Not everything I survived made me stronger. But it made me real.

I’ve slept in cars. Curled up in janitor’s closets. Trained through hunger just to hold on to a thread of who I was. This isn’t a story about how pain makes you stronger. It’s about how it makes you real—when everything else has been stripped away.


Not everything I went through was fair. A lot of it wasn't. Some of it was downright brutal.

But all of it taught me something.

And truthfully? Some parts of it — I wouldn't trade. Because they made me.

Sleeping in cars. Crashing on borrowed floors. Finding corners of the world where I could go unseen.

Going days without real meals, stretching scraps and small mercies further than they were meant to go.

These weren't just hard times or obstacles.

They felt like rites of passage.

Stages I had to pass through to become who I was supposed to be.

It wasn't romantic.

It wasn't cinematic.

It was survival.

The Empty Hand Teaches Most

But in the middle of it all, something deeper started happening:

I began to learn what I could actually endure.

What I was actually made of.

See, if I hadn't lived through certain things earlier — being constantly uprooted, abandoned, bullied, forgotten — I don't know if I could've handled those adult years of instability.

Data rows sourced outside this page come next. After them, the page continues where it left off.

### src/rtl/pin_input_conditioner_if.sv
// Pin-level signal bundle between the pad ring and the core's pin_in port.
// Purely level-based, no valid/ready: every field is meaningful on every clk_cog cycle.
interface pin_input_conditioner_if #(
    parameter int WIDTH = 32
);
    logic [WIDTH-1:0] pin_raw;
    logic [WIDTH-1:0] pin_out;
    logic [WIDTH-1:0] pin_dir;
    logic             glitch_clr;
    logic [WIDTH-1:0] pin_in;
    logic [WIDTH-1:0] rise;
    logic [WIDTH-1:0] fall;
    logic [15:0]      glitch_count;

    modport master (
        output pin_raw, pin_out, pin_dir, glitch_clr,
        input  pin_in, rise, fall, glitch_count
    );

    modport slave (
        input  pin_raw, pin_out, pin_dir, glitch_clr,
        output pin_in, rise, fall, glitch_count
    );
endinterface

### src/rtl/pin_input_conditioner.sv
// Synchronizes raw pad levels into clk_cog, optionally glitch-filters them, loops back
// driven pins, and produces edge strobes plus a saturating rejected-glitch counter.
module pin_input_conditioner #(
    parameter int               WIDTH       = 32,
    parameter int               SYNC_STAGES = 2,
    parameter int               FILTER_LEN  = 3,
    parameter logic [WIDTH-1:0] FILTER_MASK = '0
) (
    input logic                     clk_cog,
    input logic                     nres,
    pin_input_conditioner_if.slave  bus
);
    localparam int CW = $clog2(FILTER_LEN + 1);
    localparam logic [CW-1:0] CNT_LAST = CW'(FILTER_LEN - 1);

    logic [SYNC_STAGES-1:0][WIDTH-1:0] sync_q;
    logic [WIDTH-1:0]                  s;
    logic [WIDTH-1:0]                  filt_q;
    logic [WIDTH-1:0]                  filt_next;
    logic [WIDTH-1:0][CW-1:0]          cnt_q;
    logic [WIDTH-1:0][CW-1:0]          cnt_next;
    logic [WIDTH-1:0]                  reject;
    logic [WIDTH-1:0]                  rise_q;
    logic [WIDTH-1:0]                  fall_q;
    logic [15:0]                       glitch_cnt_q;

    assign s = sync_q[SYNC_STAGES-1];

    // A filtered pin only moves after FILTER_LEN consecutive disagreeing samples;
    // a disagreement run that ends early is a rejected glitch.
    always_comb begin
        filt_next = filt_q;
        cnt_next  = cnt_q;
        reject    = '0;
        for (int i = 0; i < WIDTH; i++) begin
            if (!FILTER_MASK[i]) begin
                filt_next[i] = s[i];
            end else if (s[i] != filt_q[i]) begin
                if (cnt_q[i] == CNT_LAST) begin
                    filt_next[i] = s[i];
                    cnt_next[i]  = '0;
                end else begin
                    cnt_next[i] = cnt_q[i] + CW'(1);
                end
            end else if (cnt_q[i] != '0) begin
                reject[i]   = 1'b1;
                cnt_next[i] = '0;
            end
        end
    end

    always_ff @(posedge clk_cog) begin
        if (!nres) begin
            sync_q <= '0;
            filt_q <= '0;
            cnt_q  <= '0;
            rise_q <= '0;
            fall_q <= '0;
        end else begin
            sync_q <= {sync_q[SYNC_STAGES-2:0], bus.pin_raw};
            filt_q <= filt_next;
            cnt_q  <= cnt_next;
            rise_q <= ~filt_q & filt_next & ~bus.pin_dir;
            fall_q <= filt_q & ~filt_next & ~bus.pin_dir;
        end
    end

    // One count per cycle regardless of how many pins reject; clear wins.
    always_ff @(posedge clk_cog) begin
        if (!nres || bus.glitch_clr) begin
            glitch_cnt_q <= '0;
        end else if (|reject && glitch_cnt_q != 16'hFFFF) begin
            glitch_cnt_q <= glitch_cnt_q + 16'd1;
        end
    end

    assign bus.pin_in       = (bus.pin_dir & bus.pin_out) | (~bus.pin_dir & filt_q);
    assign bus.rise         = rise_q;
    assign bus.fall         = fall_q;
    assign bus.glitch_count = glitch_cnt_q;
endmodule

### src/flat_wrapper.sv
// flat-port wrapper written by rule: the top's interface ports become plain ports
module pin_input_conditioner_flat 
#(
    parameter int               WIDTH       = 32,
    parameter int               SYNC_STAGES = 2,
    parameter int               FILTER_LEN  = 3,
    parameter logic [WIDTH-1:0] FILTER_MASK = '0
)
  (clk_cog, nres, bus_pin_raw, bus_pin_out, bus_pin_dir, bus_glitch_clr, bus_pin_in, bus_rise, bus_fall, bus_glitch_count);
  pin_input_conditioner_if #(.WIDTH(WIDTH)) bus_i ();
  input logic clk_cog;
  input logic nres;
  input wire logic [$bits(bus_i.pin_raw)-1:0] bus_pin_raw;
  input wire logic [$bits(bus_i.pin_out)-1:0] bus_pin_out;
  input wire logic [$bits(bus_i.pin_dir)-1:0] bus_pin_dir;
  input wire logic [$bits(bus_i.glitch_clr)-1:0] bus_glitch_clr;
  output wire logic [$bits(bus_i.pin_in)-1:0] bus_pin_in;
  output wire logic [$bits(bus_i.rise)-1:0] bus_rise;
  output wire logic [$bits(bus_i.fall)-1:0] bus_fall;
  output wire logic [$bits(bus_i.glitch_count)-1:0] bus_glitch_count;
  assign bus_i.pin_raw = bus_pin_raw;
  assign bus_i.pin_out = bus_pin_out;
  assign bus_i.pin_dir = bus_pin_dir;
  assign bus_i.glitch_clr = bus_glitch_clr;
  assign bus_pin_in = bus_i.pin_in;
  assign bus_rise = bus_i.rise;
  assign bus_fall = bus_i.fall;
  assign bus_glitch_count = bus_i.glitch_count;
  pin_input_conditioner #(.WIDTH(WIDTH), .SYNC_STAGES(SYNC_STAGES), .FILTER_LEN(FILTER_LEN), .FILTER_MASK(FILTER_MASK)) u_core (.clk_cog(clk_cog), .nres(nres), .bus(bus_i));
endmodule
### config.mk
export PLATFORM = sky130hd
export DESIGN_NAME = pin_input_conditioner_flat
export DESIGN_NICKNAME = d
export VERILOG_FILES = /design/src/rtl/pin_input_conditioner_if.sv /design/src/rtl/pin_input_conditioner.sv /design/src/flat_wrapper.sv
export SDC_FILE = /design/constraint.sdc
export NUM_CORES = 1
export LEC_CHECK = 0
export CORE_MARGIN = 1.5
export CORE_UTILIZATION = 40
export DETAILED_ROUTE_END_ITERATION = 8
export PLACE_DENSITY = 0.75
export RECOVER_POWER = 25
export SYNTH_ARGS = -nofsm -noshare
export SYNTH_HDL_FRONTEND = slang
export SYNTH_SLANG_ARGS = --single-unit
### constraint.sdc
create_clock -name clk_cog -period 0.9 [get_ports clk_cog]
set_input_delay 0.09 -clock clk_cog [delete_from_list [all_inputs] [get_ports clk_cog]]
set_output_delay 0.09 -clock clk_cog [all_outputs]
set_load 0.05 [all_outputs]
Word-level counts from Yosys, hierarchy flattened
Index checks and enable logic that the tools add are counted.
- $add $sub $neg: 0
- multiply operators: 0
- div/mod/pow operators: 0
- $lt $le $gt $ge: 0
- eq/ne operators: 0
- shift operators: 0
- multiplexer cells: 0
- bitwise logic cells: 10
- reductions and logical operators: 0
- operators with widths (operator ; count):
    AND 32 bit ; 6
    inverter 32 bit ; 3
    bitwise OR 32 bit ; 1
- register bits after elaboration: 160
- latch bits: 0
- bits in writable memories: 0
- bits in read-only memories: 0
- input bits: 99
- memories kept: 0

Logic depth before layout (Yosys ltp)
- depth in word-level cells: 3
- depth in mapped cells: 3
- mapped depth without buffers: 1

Worst setup path before layout
Ideal clock, no wire load.
- path kind: register to output
- from: register u_core.filt_q[29]
- to: output port bus_pin_in[29]
- data arrival time: 0.664 ns
- data required time: 0.810 ns
- path slack: 0.146 ns
- cell stages (with the launch flop): 2
- path through: dfxtp_1 > mux2_2
- cells in the longest elaborated chain, start to end: 2
- RTL lines (item ; line ; source):
    start: declaration ; pin_input_conditioner.sv:18 ; logic [WIDTH-1:0] filt_q;
    start signal: assignment ; pin_input_conditioner.sv:61 ; filt_q <= filt_next;
    AND 32 bit ; pin_input_conditioner.sv:77 ; assign bus.pin_in = (bus.pin_dir & bus.pin_out) | (~bus.pin_dir & filt_q);
    bitwise OR 32 bit ; pin_input_conditioner.sv:77 ;
    end: declaration ; flat_wrapper.sv:17 ; output wire logic [$bits(bus_i.pin_in)-1:0] bus_pin_in;
No other way between the ends.

Worst setup path after layout
- from: register u_core.filt_q[2]
- to: output port bus_pin_in[2]
Same word-level chain as after synthesis.

==> flow_results.org <==
** Setup path
- In this run the critical register-to-register path is launched from u_core.filt_q[1]$_SDFF_PN0_.
- For the worst setup path, the data required time is 0.81 ns.
- Among cell families on the critical path, the largest total delay comes from flip-flops.
- The setup path with the least slack is of type flop to primary output.
- The setup check on the worst reg-to-reg path leaves a slack of 0.11 ns.
- Total buffers and inverters traversed by the critical path :: 1
- Worst-path maximum fanout :: 2
- Slowest cell on crit path :: dfxtp_2
- The endpoint identified for the worst register-to-register timing path is u_core.bus.rise[1]$_SDFF_PN0_.
- Critical path endpoint category :: primary output
- For the worst setup path, the data arrival time is 1.17 ns.
- Critical Path, Cell by Cell :: mux2_4, buf_8
- FF-to-FF path depth :: 2
- Startpoint types :: flop
- In this design, the stage delay of the slowest critical-path cell is 0.33 ns.

** CTS
- Clk_lat worst skew :: 0.42 ns
- Post-CTS clock slew at the launch and capture registers of the worst setup and hold paths :: 0.06 ns
- Num CTS Buffers :: 17
- CTS tree :: done
- In this run the clock root is driven by a clkbuf_16.
- The tree built by TritonCTS fans out to 160 sinks.
- Buffers inserted to repair hold after CTS numbered 0.
- The H-tree was split into 4 levels.
- Largest buffer count on any clock path :: 2

** Timing
- Final max-slew violation count :: 0
- Setup repair after global routing could not meet its margin everywhere.
- Setup TNS Final :: -15.90 ns
- Shortest period the worst path allows :: 1.26 ns
- Across all setup checks in the final design, the least slack found is -0.363 ns.
- Smallest hold slack :: 0.254 ns
- Setup-failing EPs final :: 96
- Hold Violations, Final :: 0
- Slew at the pin closest to its max-slew limit :: 0.624 ns
- Measured against its own limit, the worst slew margin works out to 0.584.
- Highest achievable clock rate :: 792 MHz
- Worst clock skew :: 0.00392 ns
- Dividing the final minimum period by the clock period gives 1.40.

** Floorplan
- Floorplan Core Area :: 12600 um^2
- The initial utilization of the core area, before any placement, comes to 0.412.
- I/O pin count :: 211
- Total die area :: 13700 um^2
- Die boundary width :: 117 um
- The initialized floorplan defines 41 standard-cell rows.
- In this run the vertical extent of the chip is 117 um.

** Status
- The flow ran to the end, but the final reports show violations.
- Violations in the final reports :: setup timing

** Synth
- Averaged over all synthesized cells, the footprint is 13.5 um^2.
- Top area cells in the synthesized netlist :: dfxtp_1 (62%), and2_1 (12%), and4bb_2 (9.6%), mux2_2 (6.9%), and4bb_1 (5.8%)
- Counting flops with an async set or reset pin after synthesis yields a share of 0.
- The share of the Yosys chip area taken by registers is 0.617.
- Top cell type by total area after synthesis :: dfxtp_1
- Synth cell types :: 11
- By instance count, the leading cell after synthesis is dfxtp_1.
- Counting flops with a built-in enable in the synthesized netlist gives 0.
- After synthesis the cells add up to 5190 um^2.
- The most used flip-flop cell after synthesis is dfxtp_1.
- Area share of the largest cell type after synthesis :: 0.617
- Synth top cells by count :: dfxtp_1 (160), and2_1 (96), and4bb_2 (40)
- Counting flops and latches in the post-synthesis netlist gives 160.
- Cells after Synth :: 386
- Synthesis Warnings :: 0

** Drt
- Initial detailed-routing violation count :: 210
- Total number of vias :: 3630
- For this run, design rule violations remaining after detail routing come to 0.
- After detailed routing, the average wire length per cell comes to 14.1 um.
- Average vias per placed instance :: 4.50
- After detailed routing, the total wire length is 11400 um.
- Antenna violation net count after detailed routing :: 0
- For this run, the detailed router's first-pass iteration total came to 4.

** Finish
- The filler cells instantiated in the layout total 838.
- Post-layout util :: 0.713
- Area Growth Syn to Fin :: 73.3%
- Final standard cell area without fillers :: 9000 um^2
- In the final layout, the share of cells above drive strength 1 is 0.504.
- The number of antenna diodes in the final layout is 0.
- In the final design database the tool counted 721 nets.

** Placed design
- Routability-driven placement finished with a final weighted congestion of 0.700.
- HPWL after detailed placement :: 7770 um
- Placed instance area :: 7960 um^2
- Post-placement worst setup slack :: -0.323 ns
- Count of port buffers added during placement :: 193

** Hold path
- Path type of the worst min-delay path :: input pin to flop
- Cell count of the worst hold path :: 2
- The startpoint identified for the worst hold timing path is bus_pin_raw[31].
- For hold timing, the worst endpoint is u_core.sync_q[31]$_SDFF_PN0_.

** Power
- Total power divided by cell area :: 1880 nW/um^2
- VDD sags by at most 1.47 mV.
- Leakage component of the power :: 0.00380 uW

** GRT
- Across every metal layer, demand over resource in global routing totals 0.165.
- After global routing the overflow that remains totals 0.
- The initial antenna violation count is 0.
- The number of global-route vias before repair is 3600.
- Pin count of the biggest net entering global routing :: 81
- The first global-routing pass estimated 17000 um of wire.

** Flow run
- Max-capacitance violation count :: 0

But I had already trained for it, in a way.

Life had put me through the early reps.

At seven years old, while living in Japan, I'd watch judo classes from a hiding spot — learning to avoid the ijimekko, local bullies who loved to single me out for being ha-fu, half-breed. I wasn't looking to fight back. Something else drew me in: the explosive movements, the graceful throws, the discipline that seemed to anchor people amid chaos.

Martial arts gave me a way to hold it all.
Not to fix it. Not to escape it.
But to move through it — without losing myself.

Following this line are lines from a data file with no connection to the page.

`config.mk`:
```
export PLATFORM = sky130hd
export DESIGN_NAME = id_stage
export DESIGN_NICKNAME = d
export VERILOG_FILES = /design/src/rtl/id_stage.sv
export SDC_FILE = /design/constraint.sdc
export NUM_CORES = 2
export LEC_CHECK = 0
export CORE_AREA = 2 2 324 326
export DETAILED_ROUTE_END_ITERATION = 10
export DIE_AREA = 0 0 326 328
export GPL_ROUTABILITY_DRIVEN = 0
export PLACE_DENSITY = 0.8
export SYNTH_ARGS = -nofsm -noshare
export SYNTH_HDL_FRONTEND = slang
export SYNTH_SLANG_ARGS = --single-unit
```
`constraint.sdc`:
```
create_clock -name clk -period 2.7 [get_ports clk]
set_clock_uncertainty 0.05 [all_clocks]
set_input_delay 0.405 -clock clk [delete_from_list [all_inputs] [get_ports clk]]
set_output_delay 0.405 -clock clk [all_outputs]
set_load 0.01 [all_outputs]
```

These were life lessons from martial arts I couldn’t have learned any other way.

The Forge of Many Fires

My sensei once told me something I didn't understand until years later:
"The dojo floor reveals who you already are."

He wasn't talking about natural talent. He meant that how you handle being thrown, struck, exhausted, or humbled mirrors how you face life's harder moments.

Sometimes I think of those years as a kind of forge.

They shaped me.

Stripped away the ego.

Burned off what I didn't need.

Forced me to find what was real. What was mine.

I remember nights during my college days here in California, nineteen years old, sleeping on a thin blanket on the floor of an apartment I could barely afford. Living off instant noodles and whatever I could scrape together — sometimes even sneaking a hamburger patty from the freezer from a roommate just to get something in my system.

Somehow, I kept training at two different dojos despite having nothing — not just because I was disciplined (though I was), but because those training halls were the only places where the world made sense.

Where life had parameters. Where effort equaled growth.

I'm not grateful for the pain.

But I'm grateful for what I built in response to it.

Kuzushi: The Art of Unbalancing

In Japanese martial arts, there's a principle called kuzushi — the art of unbalancing your opponent before executing a technique. Without breaking their balance first, your throw lacks power. Your strike meets resistance.

Life, I've found, performs kuzushi on us constantly.

Just when we think we're standing solid, it shifts the ground.

Here's something I learned the hard way:

Rock bottom isn't a single place.

It's a staircase.

Just when you think you've hit the lowest level, life shows you another floor beneath it.

And another.

So I stopped assuming the world was ending every time it got dark.

Because things can always get worse. Sometimes, much, much worse.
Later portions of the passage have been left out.